Tendons fabriqués à partir de cellules souches humaines cultivées en laboratoire : une thérapie révolutionnaire possible

Tendons Fabriqués à Partir De Cellules Souches Humaines Cultivées En

Une équipe de recherche internationale a créé des bio-tendons parfaitement fonctionnels à base de cellules souches humaines. Thérapie révolutionnaire possible.

Crédit : Département de biomédecine des systèmes, TMDU

Tendons biologiques créés en laboratoire à partir de cellules souches humaines capables de remplacer efficacement les vrais tendons lors de tests sur des modèles animaux. Comme les lésions de ces tissus conjonctifs – qui relient les os et les muscles – mettent beaucoup de temps à cicatriser et que souvent les thérapies adoptées n’aboutissent pas aux résultats escomptés, surtout à long terme, des bio-tendons produits en laboratoire capables de remplacer/ réparer ceux qui sont endommagés pourrait grandement améliorer la qualité de vie des patients. La chirurgie pourrait être particulièrement intéressante pour les sportifs de haut niveau, qui ont un risque significativement plus élevé de blessure aux tendons et aux ligaments.

Les tendons développés en laboratoire ont été développés par une équipe de recherche internationale dirigée par des scientifiques de divers départements de l’Université de médecine et de dentisterie de Tokyo (TMDU), qui ont collaboré étroitement avec des collègues du centre de recherche et du département de médecine moléculaire du Scripps Research Institute of La Jolla (États-Unis). Les scientifiques, coordonnés par le professeur Hiroki Tsutsumi de l’université japonaise, ont obtenu ce résultat extraordinaire à partir de cellules somatiques adultes humaines, qui ont été transformées en cellules souches pluripotentes induites (iPSC). Ce sont des cellules connues pour leur capacité à se différencier en n’importe quelle autre cellule de notre corps.

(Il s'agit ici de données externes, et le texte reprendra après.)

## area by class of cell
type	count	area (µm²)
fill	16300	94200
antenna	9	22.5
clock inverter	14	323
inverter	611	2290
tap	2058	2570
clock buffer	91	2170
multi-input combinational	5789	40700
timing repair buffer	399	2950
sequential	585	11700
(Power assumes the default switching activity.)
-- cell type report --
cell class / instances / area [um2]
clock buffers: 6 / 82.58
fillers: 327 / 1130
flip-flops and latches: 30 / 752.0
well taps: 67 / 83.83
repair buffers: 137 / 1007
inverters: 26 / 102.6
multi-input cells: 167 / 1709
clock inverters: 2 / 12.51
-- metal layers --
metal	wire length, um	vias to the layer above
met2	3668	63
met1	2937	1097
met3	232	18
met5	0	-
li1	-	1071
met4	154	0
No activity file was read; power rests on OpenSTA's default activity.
**src/timer_pkg.sv**
```systemverilog
// Package with register map, field layout and constants of the reloadable timer.
//
// What this block does
// [RQ1] Continuous mode counts upward until count equals the 16-bit reload value.
// [RQ2] At reload in continuous mode raise interrupt, load 0001H, keep counting.
// [RQ3] Continuous mode with output enabled inverts the output at every reload.
// [RQ4] Written start count applies to first continuous pass only; later passes start 0001H.
// [RQ5] One-shot and continuous modes count prescaled system clock, never the input pin.
// [RQ6] First period is (reload minus start plus one) times prescale; later periods reload times prescale.
// [RQ7] Before counting, the output takes the initial level software programmed.
// [RQ8] Software disables the timer while configuring and enables it last.
// [RQ9] PWM start count affects only the first pass; afterwards counting resumes at 0001H.
// [RQ10] Software keeps dead band shorter than both PWM phases.
// [RQ11] Software keeps reload strictly greater than the PWM compare value.
// [RQ12] Dual PWM mode switches the shared pin from timer input to complementary output.
// [RQ13] Polarity bit 0: output high for reload minus PWM value counts per period.
// [RQ14] Polarity bit 1: output high for PWM value counts per period.
// [RQ15] Capture mode counts system clock and copies count to PWM registers on edge.
// [RQ16] In capture mode the polarity bit selects rising or falling capture edge.
// [RQ17] One pin carries timer input and complementary output; mode alone selects function.
// [RQ18] Dual PWM inserts dead band, in prescaled clocks, before each rising output edge.
// [RQ19] Count increments by one per prescaler tick while enabled and holds while disabled.
package timer_pkg;
   // ===========================================================================
   // Register offsets (byte addresses on APB).
   localparam logic [11:0] off_control = 12'h000;
   localparam logic [11:0] off_count = 12'h004;
   localparam logic [11:0] off_reload = 12'h008;
   localparam logic [11:0] off_pwm = 12'h00c;
   localparam logic [11:0] off_deadband = 12'h010;
   localparam logic [11:0] off_status = 12'h014;
   // ===========================================================================
   // Control register fields.
   localparam int ctl_enable = 7;
   localparam int ctl_polarity = 6;
   localparam int ctl_presc_lo = 3;
   localparam int ctl_presc_w = 3;
   localparam int ctl_mode_lo = 0;
   localparam int ctl_mode_w = 3;
   localparam int ctl_outen = 8;
   localparam int ctl_width = 9;
   // ===========================================================================
   // Modes and reset values.
   typedef enum logic [2:0]
   {
      mode_one_shot = 3'h0,
      mode_continuous = 3'h1,
      mode_pwm = 3'h2,
      mode_capture = 3'h3,
      mode_dual_pwm = 3'h4
   } mode_e;
   localparam logic [15:0] count_restart = 16'h0001;
   localparam logic [15:0] count_reset = 16'h0000;
   localparam logic [15:0] reload_reset = 16'hffff;
   localparam logic [15:0] pwm_reset = 16'h0000;
   localparam logic [7:0] deadband_reset = 8'h00;
   localparam logic [31:0] zero_word = 32'h0000_0000;
   localparam int presc_width = 7;
endpackage

```
**src/timer_core.sv**
```systemverilog
// Reloadable 16-bit timer with one-shot, continuous, PWM, dual PWM and capture modes on APB.
`timescale 1ns/1ns
module timer_core
   import timer_pkg::*;
(
   // Clock and reset.
   input wire logic pclk,
   input wire logic presetn,
   // APB slave.
   input wire logic psel,
   input wire logic penable,
   input wire logic pwrite,
   input wire logic [11:0] paddr,
   input wire logic [31:0] pwdata,
   output logic [31:0] prdata,
   output logic pready,
   output logic pslverr,
   // Timer pins.
   input wire logic timer_in,
   output logic timer_out,
   output logic timer_out_oe,
   output logic timer_out_comp,
   output logic timer_out_comp_oe,
   // Event.
   output logic timer_irq
);
   typedef struct packed
   {
      logic [ctl_width-1:0] ctl;
      logic [15:0] count;
      logic [15:0] reload;
      logic [15:0] pwm;
      logic [7:0] deadband;
      logic [7:0] db_cnt;
      logic out_raw;
      logic out;
      logic out_comp;
      logic reload_seen;
      logic capture_seen;
      logic irq;
      logic [31:0] rdata;
   } state_s;
   state_s state;
   state_s next_state;

   logic enable;
   logic polarity;
   logic out_en;
   mode_e mode;
   logic tick;
   logic in_level;
   logic in_rise;
   logic in_fall;
   logic access;
   logic wr;
   logic hit;
   logic at_reload;
   logic pwm_level;

   assign enable = state.ctl[ctl_enable];
   assign polarity = state.ctl[ctl_polarity];
   assign out_en = state.ctl[ctl_outen];
   assign mode = mode_e'(state.ctl[ctl_mode_lo +: ctl_mode_w]);
   assign access = psel && penable;
   assign wr = access && pwrite;

   // ===========================================================================
   // Prescaled system clock is the only count source.
   timer_prescaler u_presc
   (
      .pclk(pclk),
      .presetn(presetn),
      .run(enable),
      .presc_sel(state.ctl[ctl_presc_lo +: ctl_presc_w]),
      .tick(tick) // RQ5
   );

   timer_sync u_sync
   (
      .pclk(pclk),
      .presetn(presetn),
      .pin(timer_in),
      .level(in_level),
      .rise(in_rise),
      .fall(in_fall)
   );

   // ===========================================================================
   // Shared pin: complementary output only in dual PWM mode.
   assign timer_out_comp_oe = (mode == mode_dual_pwm); // RQ12 RQ17
   assign timer_out_oe = out_en;
   assign timer_out = state.out;
   assign timer_out_comp = state.out_comp;
   assign timer_irq = state.irq;
   assign prdata = state.rdata;
   assign pready = 1'b1;

   // ===========================================================================
   // Timer and register logic.
   always_comb
   begin
      next_state = state;
      next_state.irq = 1'b0;
      at_reload = (state.count == state.reload);
      // Compare level for PWM: polarity level up to compare, its inverse above it up to reload.
      pwm_level = (state.count > state.pwm) ? !polarity : polarity; // RQ13 RQ14
      hit = 1'b1;
      next_state.rdata = zero_word;
      pslverr = 1'b0;

      if (enable && tick)
      begin
         case (mode)
            mode_continuous, mode_one_shot:
            begin
               if (at_reload) // RQ1
               begin
                  next_state.irq = 1'b1; // RQ2
                  next_state.count = count_restart; // RQ2 RQ4 RQ6
                  next_state.reload_seen = 1'b1;
                  if (mode == mode_one_shot)
                  begin
                     next_state.ctl[ctl_enable] = 1'b0;
                  end
                  else
                  begin
                     next_state.out_raw = !state.out_raw; // RQ3
                  end
               end
               else
               begin
                  next_state.count = state.count + 16'h0001; // RQ19
               end
            end
            mode_pwm, mode_dual_pwm:
            begin
               if (at_reload)
               begin
                  next_state.irq = 1'b1;
                  next_state.count = count_restart; // RQ9 RQ6
                  next_state.reload_seen = 1'b1;
               end
               else
               begin
                  next_state.count = state.count + 16'h0001; // RQ19
               end
            end
            default:
            begin
               next_state.count = state.count + 16'h0001; // RQ15 RQ19
               if (at_reload)
               begin
                  next_state.count = count_restart;
                  next_state.irq = 1'b1;
               end
            end
         endcase
      end

      // Capture on the edge that the polarity bit selects.
      if (enable && (mode == mode_capture) && (polarity ? in_fall : in_rise)) // RQ16
      begin
         next_state.pwm = state.count; // RQ15
         next_state.capture_seen = 1'b1;
         next_state.irq = 1'b1;
      end

      // Outputs per mode.
      if (!enable)
      begin
         next_state.out = state.out_raw; // RQ7
         next_state.out_comp = !state.out_raw;
         next_state.db_cnt = state.deadband;
      end
      else if (mode == mode_pwm)
      begin
         next_state.out = pwm_level; // RQ13 RQ14
      end
      else if (mode == mode_dual_pwm)
      begin
         if (pwm_level != state.out_raw)
         begin
            next_state.out_raw = pwm_level;
            next_state.db_cnt = state.deadband;
            // Both outputs go low; without a dead band the new level follows at once.
            next_state.out = (state.deadband == 8'h00) && pwm_level; // RQ18
            next_state.out_comp = (state.deadband == 8'h00) && !pwm_level; // RQ18
         end
         else if (state.db_cnt != 8'h00)
         begin
            if (tick)
            begin
               next_state.db_cnt = state.db_cnt - 8'h01;
               if (state.db_cnt == 8'h01)
               begin
                  next_state.out = state.out_raw; // RQ18
                  next_state.out_comp = !state.out_raw;
               end
            end
         end
         else
         begin
            next_state.out = state.out_raw; // RQ18
            next_state.out_comp = !state.out_raw;
         end
      end
      else
      begin
         next_state.out = state.out_raw; // RQ3
      end

      // APB register access, single-cycle answer.
      if (access)
      begin
         if (paddr == off_control)
         begin
            next_state.rdata = 32'(state.ctl);
            if (wr)
            begin
               next_state.ctl = pwdata[ctl_width-1:0];
               // A write that leaves or finds the timer stopped sets the idle output level.
               if (!state.ctl[ctl_enable] || !pwdata[ctl_enable])
               begin
                  next_state.out_raw = pwdata[ctl_polarity]; // RQ7
               end
            end
         end
         else if (paddr == off_count)
         begin
            next_state.rdata = 32'(state.count);
            if (wr)
            begin
               next_state.count = pwdata[15:0]; // RQ4 RQ9
            end
         end
         else if (paddr == off_reload)
         begin
            next_state.rdata = 32'(state.reload);
            if (wr)
            begin
               next_state.reload = pwdata[15:0];
            end
         end
         else if (paddr == off_pwm)
         begin
            next_state.rdata = 32'(state.pwm);
            if (wr)
            begin
               next_state.pwm = pwdata[15:0];
            end
         end
         else if (paddr == off_deadband)
         begin
            next_state.rdata = 32'(state.deadband);
            if (wr)
            begin
               next_state.deadband = pwdata[7:0];
            end
         end
         else if (paddr == off_status)
         begin
            next_state.rdata = 32'({in_level, state.capture_seen, state.reload_seen});
            if (wr)
            begin
               // Write one to clear; a new event in the same cycle wins unless its flag was already set.
               if (pwdata[0] && !(next_state.reload_seen && !state.reload_seen))
               begin
                  next_state.reload_seen = 1'b0;
               end
               if (pwdata[1] && !(next_state.capture_seen && !state.capture_seen))
               begin
                  next_state.capture_seen = 1'b0;
               end
            end
         end
         else
         begin
            hit = 1'b0;
         end
         pslverr = !hit;
      end
   end

   always_ff @(posedge pclk or negedge presetn)
   begin
      if (!presetn)
      begin
         state.ctl <= '0;
         state.count <= count_reset;
         state.reload <= reload_reset;
         state.pwm <= pwm_reset;
         state.deadband <= deadband_reset;
         state.db_cnt <= 8'h00;
         state.out_raw <= 1'b0;
         state.out <= 1'b0;
         state.out_comp <= 1'b1;
         state.reload_seen <= 1'b0;
         state.capture_seen <= 1'b0;
         state.irq <= 1'b0;
         state.rdata <= zero_word;
      end
      else
      begin
         state <= next_state;
      end
   end
endmodule

```
**src/timer_prescaler.sv**
```systemverilog
// Prescaler that divides the system clock by a power of two.
`timescale 1ns/1ns
module timer_prescaler
   import timer_pkg::*;
(
   // Clock and reset.
   input wire logic pclk,
   input wire logic presetn,
   // Control.
   input wire logic run,
   input wire logic [ctl_presc_w-1:0] presc_sel,
   // Tick.
   output logic tick
);
   typedef struct packed
   {
      logic [presc_width-1:0] div;
   } state_s;
   state_s state;
   state_s next_state;
   logic [presc_width-1:0] mask;

   // ===========================================================================
   // Divider: a tick every 2**presc_sel clocks.
   always_comb
   begin
      next_state = state;
      mask = presc_width'((8'h01 << presc_sel) - 8'h01);
      tick = run && ((state.div & mask) == mask);
      if (!run)
      begin
         next_state.div = '0;
      end
      else
      begin
         next_state.div = presc_width'(state.div + 1'b1);
      end
   end

   always_ff @(posedge pclk or negedge presetn)
   begin
      if (!presetn)
      begin
         state <= '0;
      end
      else
      begin
         state <= next_state;
      end
   end
endmodule

```
**src/timer_sync.sv**
```systemverilog
// Three-stage synchroniser with agreement check for the timer input pin.
`timescale 1ns/1ns
module timer_sync
(
   // Clock and reset.
   input wire logic pclk,
   input wire logic presetn,
   // Pin and result.
   input wire logic pin,
   output logic level,
   output logic rise,
   output logic fall
);
   typedef struct packed
   {
      logic [2:0] sr;
      logic level;
   } state_s;
   state_s state;
   state_s next_state;

   // ===========================================================================
   // A new level counts once stages two and three agree.
   always_comb
   begin
      next_state = state;
      next_state.sr = {state.sr[1:0], pin};
      if (state.sr[1] == state.sr[2])
      begin
         next_state.level = state.sr[2];
      end
      level = state.level;
      rise = next_state.level && !state.level;
      fall = !next_state.level && state.level;
   end

   always_ff @(posedge pclk or negedge presetn)
   begin
      if (!presetn)
      begin
         state <= '0;
      end
      else
      begin
         state <= next_state;
      end
   end
endmodule

```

Les scientifiques ont différencié les cellules souches humaines en cellules souches mésenchymateuses (iPSC-MSC) et les ont ensuite transfectées avec le soi-disant Mohawk (Mkx); c’est un facteur de transcription « qui favorise l’expression des gènes impliqués dans la formation des tendons et guide donc la différenciation des cellules souches en cellules tendineuses », ont expliqué les auteurs de l’étude dans un communiqué. Les cellules obtenues, appelées Mkx-iPSC-MSC, ont été organisées dans un système de culture 3D particulier, qui est étiré mécaniquement lors de la prolifération pour obtenir un véritable bio-tendon avec une matrice extracellulaire alignée. En termes simples, les cellules souches humaines peuvent développer des structures biologiques très similaires aux tendons qui se développent naturellement dans le corps.

Pour tester l’efficacité de ces bio-tendons, le professeur Tsutsumi et ses collègues les ont testés dans un modèle de rupture du tendon d’Achille chez la souris. Après implantation, le tendon de remplacement a montré des propriétés mécaniques similaires à celles d’un vrai tendon intact six semaines après l’opération. « Les résultats étaient passionnants », ont écrit les auteurs de l’étude. Pour rendre ce résultat encore plus significatif, le fait que le bio-tendon a attiré de véritables cellules tendineuses de rongeurs dans la zone de l’implant, capables d’améliorer encore la réparation des dommages et d’intégrer le tissu.

« Nous avons montré que les bio-tendons dérivés de cellules souches pluripotentes induites par l’homme ont des propriétés mécaniques et biologiques similaires aux tendons normaux et peuvent être entièrement intégrés relativement rapidement après transplantation dans un modèle murin, ce qui en fait une stratégie intéressante pour une application clinique dans les lésions tendineuses. La prochaine étape vers des essais cliniques serait de les tester sur de grands modèles animaux pour évaluer leur capacité en biomatériaux à plus grande échelle », a déclaré le Dr Hiroshi Asahara, co-auteur de l’étude. Avant les tests sur l’homme, il faudra donc encore du temps. Les détails de la recherche « Generation of a tendon-like fabric from human iPS cells » ont été publiés dans la revue scientifique spécialisée Journal of Tissue Engineering.